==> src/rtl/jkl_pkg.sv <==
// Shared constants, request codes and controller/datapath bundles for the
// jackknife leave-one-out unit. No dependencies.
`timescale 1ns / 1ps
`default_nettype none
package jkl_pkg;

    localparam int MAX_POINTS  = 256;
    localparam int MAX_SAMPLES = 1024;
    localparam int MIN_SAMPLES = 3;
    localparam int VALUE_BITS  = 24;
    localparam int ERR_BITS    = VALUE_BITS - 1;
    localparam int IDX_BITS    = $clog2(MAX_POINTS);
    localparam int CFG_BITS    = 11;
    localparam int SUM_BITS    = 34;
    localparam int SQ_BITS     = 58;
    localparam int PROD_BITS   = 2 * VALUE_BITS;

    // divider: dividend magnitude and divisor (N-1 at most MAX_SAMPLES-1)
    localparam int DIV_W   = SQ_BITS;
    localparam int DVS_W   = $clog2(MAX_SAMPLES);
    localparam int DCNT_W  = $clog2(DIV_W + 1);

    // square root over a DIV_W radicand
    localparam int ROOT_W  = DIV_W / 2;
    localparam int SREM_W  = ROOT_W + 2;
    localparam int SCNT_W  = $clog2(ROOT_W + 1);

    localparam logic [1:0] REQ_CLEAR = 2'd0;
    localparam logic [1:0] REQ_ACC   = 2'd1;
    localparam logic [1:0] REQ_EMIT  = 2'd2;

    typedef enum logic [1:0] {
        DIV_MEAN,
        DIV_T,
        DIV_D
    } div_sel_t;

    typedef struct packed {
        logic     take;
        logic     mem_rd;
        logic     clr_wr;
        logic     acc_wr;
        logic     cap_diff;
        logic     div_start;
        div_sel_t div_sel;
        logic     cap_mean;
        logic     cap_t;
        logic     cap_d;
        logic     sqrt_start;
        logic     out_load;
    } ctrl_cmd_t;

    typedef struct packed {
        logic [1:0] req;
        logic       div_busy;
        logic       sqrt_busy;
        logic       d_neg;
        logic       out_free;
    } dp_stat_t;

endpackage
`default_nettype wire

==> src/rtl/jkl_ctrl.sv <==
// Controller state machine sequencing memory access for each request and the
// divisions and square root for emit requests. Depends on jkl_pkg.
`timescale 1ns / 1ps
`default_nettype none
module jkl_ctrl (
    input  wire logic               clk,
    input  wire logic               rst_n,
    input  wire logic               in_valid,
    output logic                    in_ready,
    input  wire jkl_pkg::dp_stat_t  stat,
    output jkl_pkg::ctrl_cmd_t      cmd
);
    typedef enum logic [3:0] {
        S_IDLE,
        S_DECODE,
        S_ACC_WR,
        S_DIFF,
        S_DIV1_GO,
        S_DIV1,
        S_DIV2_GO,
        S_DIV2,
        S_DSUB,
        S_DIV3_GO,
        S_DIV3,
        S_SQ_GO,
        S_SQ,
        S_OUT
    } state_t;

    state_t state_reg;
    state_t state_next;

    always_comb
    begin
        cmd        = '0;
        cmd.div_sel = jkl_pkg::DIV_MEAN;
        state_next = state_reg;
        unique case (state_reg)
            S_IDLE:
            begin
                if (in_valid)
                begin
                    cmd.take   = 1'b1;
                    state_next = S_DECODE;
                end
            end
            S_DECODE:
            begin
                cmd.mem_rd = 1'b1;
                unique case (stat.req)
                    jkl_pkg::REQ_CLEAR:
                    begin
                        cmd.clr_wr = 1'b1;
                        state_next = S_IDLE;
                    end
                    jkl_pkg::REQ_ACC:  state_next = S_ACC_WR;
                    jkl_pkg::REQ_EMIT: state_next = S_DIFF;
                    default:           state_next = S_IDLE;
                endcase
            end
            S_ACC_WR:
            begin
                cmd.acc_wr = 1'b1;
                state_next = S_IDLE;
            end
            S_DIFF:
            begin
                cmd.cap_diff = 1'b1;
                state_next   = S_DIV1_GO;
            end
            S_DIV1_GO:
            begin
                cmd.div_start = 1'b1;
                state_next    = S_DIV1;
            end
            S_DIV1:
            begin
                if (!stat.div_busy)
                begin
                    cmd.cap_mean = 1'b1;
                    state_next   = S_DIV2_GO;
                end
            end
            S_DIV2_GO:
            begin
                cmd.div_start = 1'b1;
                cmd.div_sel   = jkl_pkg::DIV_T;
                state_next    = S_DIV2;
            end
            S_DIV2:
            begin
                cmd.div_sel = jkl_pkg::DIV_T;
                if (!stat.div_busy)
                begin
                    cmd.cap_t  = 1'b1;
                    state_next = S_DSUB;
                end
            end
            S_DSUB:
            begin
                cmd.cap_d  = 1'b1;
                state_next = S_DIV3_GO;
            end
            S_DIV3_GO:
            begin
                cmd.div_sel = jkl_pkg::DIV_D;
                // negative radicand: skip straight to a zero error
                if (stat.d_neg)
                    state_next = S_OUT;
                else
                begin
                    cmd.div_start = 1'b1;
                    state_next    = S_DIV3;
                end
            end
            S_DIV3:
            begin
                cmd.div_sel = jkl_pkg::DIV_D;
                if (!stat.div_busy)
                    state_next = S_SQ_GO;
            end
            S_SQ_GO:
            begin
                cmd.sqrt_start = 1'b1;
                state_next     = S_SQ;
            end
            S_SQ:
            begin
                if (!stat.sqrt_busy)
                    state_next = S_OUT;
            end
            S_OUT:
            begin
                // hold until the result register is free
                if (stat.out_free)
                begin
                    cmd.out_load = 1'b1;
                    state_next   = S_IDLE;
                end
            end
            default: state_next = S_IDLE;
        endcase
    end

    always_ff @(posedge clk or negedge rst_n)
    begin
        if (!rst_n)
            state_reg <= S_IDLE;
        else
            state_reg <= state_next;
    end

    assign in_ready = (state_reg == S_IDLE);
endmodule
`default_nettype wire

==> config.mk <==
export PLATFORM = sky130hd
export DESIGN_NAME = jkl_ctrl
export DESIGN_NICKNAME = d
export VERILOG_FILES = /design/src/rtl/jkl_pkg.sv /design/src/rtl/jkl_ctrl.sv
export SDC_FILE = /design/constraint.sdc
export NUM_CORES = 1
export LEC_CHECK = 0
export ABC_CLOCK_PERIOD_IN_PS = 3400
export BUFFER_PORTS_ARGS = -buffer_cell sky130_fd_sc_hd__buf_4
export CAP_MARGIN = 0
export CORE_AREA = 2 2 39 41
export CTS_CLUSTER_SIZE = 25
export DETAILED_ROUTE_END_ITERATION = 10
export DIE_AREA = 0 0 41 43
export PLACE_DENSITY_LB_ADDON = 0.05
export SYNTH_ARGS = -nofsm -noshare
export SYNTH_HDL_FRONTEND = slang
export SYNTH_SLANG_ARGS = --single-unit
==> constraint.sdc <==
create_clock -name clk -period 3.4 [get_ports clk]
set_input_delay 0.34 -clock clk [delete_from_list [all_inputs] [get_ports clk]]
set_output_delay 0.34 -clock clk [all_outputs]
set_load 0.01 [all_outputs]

┄┄┄┄┄┄┄┄┄┄┄┄┄┄┄┄┄┄┄┄

[Work item] Output all entries again exactly; no line may be altered.

[Written solution]
==> src/rtl/jkl_pkg.sv <==
// Shared constants, request codes and controller/datapath bundles for the
// jackknife leave-one-out unit. No dependencies.
`timescale 1ns / 1ps
`default_nettype none
package jkl_pkg;

    localparam int MAX_POINTS  = 256;
    localparam int MAX_SAMPLES = 1024;
    localparam int MIN_SAMPLES = 3;
    localparam int VALUE_BITS  = 24;
    localparam int ERR_BITS    = VALUE_BITS - 1;
    localparam int IDX_BITS    = $clog2(MAX_POINTS);
    localparam int CFG_BITS    = 11;
    localparam int SUM_BITS    = 34;
    localparam int SQ_BITS     = 58;
    localparam int PROD_BITS   = 2 * VALUE_BITS;

    // divider: dividend magnitude and divisor (N-1 at most MAX_SAMPLES-1)
    localparam int DIV_W   = SQ_BITS;
    localparam int DVS_W   = $clog2(MAX_SAMPLES);
    localparam int DCNT_W  = $clog2(DIV_W + 1);

    // square root over a DIV_W radicand
    localparam int ROOT_W  = DIV_W / 2;
    localparam int SREM_W  = ROOT_W + 2;
    localparam int SCNT_W  = $clog2(ROOT_W + 1);

    localparam logic [1:0] REQ_CLEAR = 2'd0;
    localparam logic [1:0] REQ_ACC   = 2'd1;
    localparam logic [1:0] REQ_EMIT  = 2'd2;

    typedef enum logic [1:0] {
        DIV_MEAN,
        DIV_T,
        DIV_D
    } div_sel_t;

    typedef struct packed {
        logic     take;
        logic     mem_rd;
        logic     clr_wr;
        logic     acc_wr;
        logic     cap_diff;
        logic     div_start;
        div_sel_t div_sel;
        logic     cap_mean;
        logic     cap_t;
        logic     cap_d;
        logic     sqrt_start;
        logic     out_load;
    } ctrl_cmd_t;

    typedef struct packed {
        logic [1:0] req;
        logic       div_busy;
        logic       sqrt_busy;
        logic       d_neg;
        logic       out_free;
    } dp_stat_t;

endpackage
`default_nettype wire

==> src/rtl/jkl_ctrl.sv <==
// Controller state machine sequencing memory access for each request and the
// divisions and square root for emit requests. Depends on jkl_pkg.
`timescale 1ns / 1ps
`default_nettype none
module jkl_ctrl (
    input  wire logic               clk,
    input  wire logic               rst_n,
    input  wire logic               in_valid,
    output logic                    in_ready,
    input  wire jkl_pkg::dp_stat_t  stat,
    output jkl_pkg::ctrl_cmd_t      cmd
);
    typedef enum logic [3:0] {
        S_IDLE,
        S_DECODE,
        S_ACC_WR,
        S_DIFF,
        S_DIV1_GO,
        S_DIV1,
        S_DIV2_GO,
        S_DIV2,
        S_DSUB,
        S_DIV3_GO,
        S_DIV3,
        S_SQ_GO,
        S_SQ,
        S_OUT
    } state_t;

    state_t state_reg;
    state_t state_next;

    always_comb
    begin
        cmd        = '0;
        cmd.div_sel = jkl_pkg::DIV_MEAN;
        state_next = state_reg;
        unique case (state_reg)
            S_IDLE:
            begin
                if (in_valid)
                begin
                    cmd.take   = 1'b1;
                    state_next = S_DECODE;
                end
            end
            S_DECODE:
            begin
                cmd.mem_rd = 1'b1;
                unique case (stat.req)
                    jkl_pkg::REQ_CLEAR:
                    begin
                        cmd.clr_wr = 1'b1;
                        state_next = S_IDLE;
                    end
                    jkl_pkg::REQ_ACC:  state_next = S_ACC_WR;
                    jkl_pkg::REQ_EMIT: state_next = S_DIFF;
                    default:           state_next = S_IDLE;
                endcase
            end
            S_ACC_WR:
            begin
                cmd.acc_wr = 1'b1;
                state_next = S_IDLE;
            end
            S_DIFF:
            begin
                cmd.cap_diff = 1'b1;
                state_next   = S_DIV1_GO;
            end
            S_DIV1_GO:
            begin
                cmd.div_start = 1'b1;
                state_next    = S_DIV1;
            end
            S_DIV1:
            begin
                if (!stat.div_busy)
                begin
                    cmd.cap_mean = 1'b1;
                    state_next   = S_DIV2_GO;
                end
            end
            S_DIV2_GO:
            begin
                cmd.div_start = 1'b1;
                cmd.div_sel   = jkl_pkg::DIV_T;
                state_next    = S_DIV2;
            end
            S_DIV2:
            begin
                cmd.div_sel = jkl_pkg::DIV_T;
                if (!stat.div_busy)
                begin
                    cmd.cap_t  = 1'b1;
                    state_next = S_DSUB;
                end
            end
            S_DSUB:
            begin
                cmd.cap_d  = 1'b1;
                state_next = S_DIV3_GO;
            end
            S_DIV3_GO:
            begin
                cmd.div_sel = jkl_pkg::DIV_D;
                // negative radicand: skip straight to a zero error
                if (stat.d_neg)
                    state_next = S_OUT;
                else
                begin
                    cmd.div_start = 1'b1;
                    state_next    = S_DIV3;
                end
            end
            S_DIV3:
            begin
                cmd.div_sel = jkl_pkg::DIV_D;
                if (!stat.div_busy)
                    state_next = S_SQ_GO;
            end
            S_SQ_GO:
            begin
                cmd.sqrt_start = 1'b1;
                state_next     = S_SQ;
            end
            S_SQ:
            begin
                if (!stat.sqrt_busy)
                    state_next = S_OUT;
            end
            S_OUT:
            begin
                // hold until the result register is free
                if (stat.out_free)
                begin
                    cmd.out_load = 1'b1;
                    state_next   = S_IDLE;
                end
            end
            default: state_next = S_IDLE;
        endcase
    end

    always_ff @(posedge clk or negedge rst_n)
    begin
        if (!rst_n)
            state_reg <= S_IDLE;
        else
            state_reg <= state_next;
    end

    assign in_ready = (state_reg == S_IDLE);
endmodule
`default_nettype wire

==> config.mk <==
export PLATFORM = sky130hd
export DESIGN_NAME = jkl_ctrl
export DESIGN_NICKNAME = d
export VERILOG_FILES = /design/src/rtl/jkl_pkg.sv /design/src/rtl/jkl_ctrl.sv
export SDC_FILE = /design/constraint.sdc
export NUM_CORES = 1
export LEC_CHECK = 0
export ABC_CLOCK_PERIOD_IN_PS = 3400
export BUFFER_PORTS_ARGS = -buffer_cell sky130_fd_sc_hd__buf_4
export CAP_MARGIN = 0
export CORE_AREA = 2 2 39 41
export CTS_CLUSTER_SIZE = 25
export DETAILED_ROUTE_END_ITERATION = 10
export DIE_AREA = 0 0 41 43
export PLACE_DENSITY_LB_ADDON = 0.05
export SYNTH_ARGS = -nofsm -noshare
export SYNTH_HDL_FRONTEND = slang
export SYNTH_SLANG_ARGS = --single-unit
==> constraint.sdc <==
create_clock -name clk -period 3.4 [get_ports clk]
set_input_delay 0.34 -clock clk [delete_from_list [all_inputs] [get_ports clk]]
set_output_delay 0.34 -clock clk [all_outputs]
set_load 0.01 [all_outputs]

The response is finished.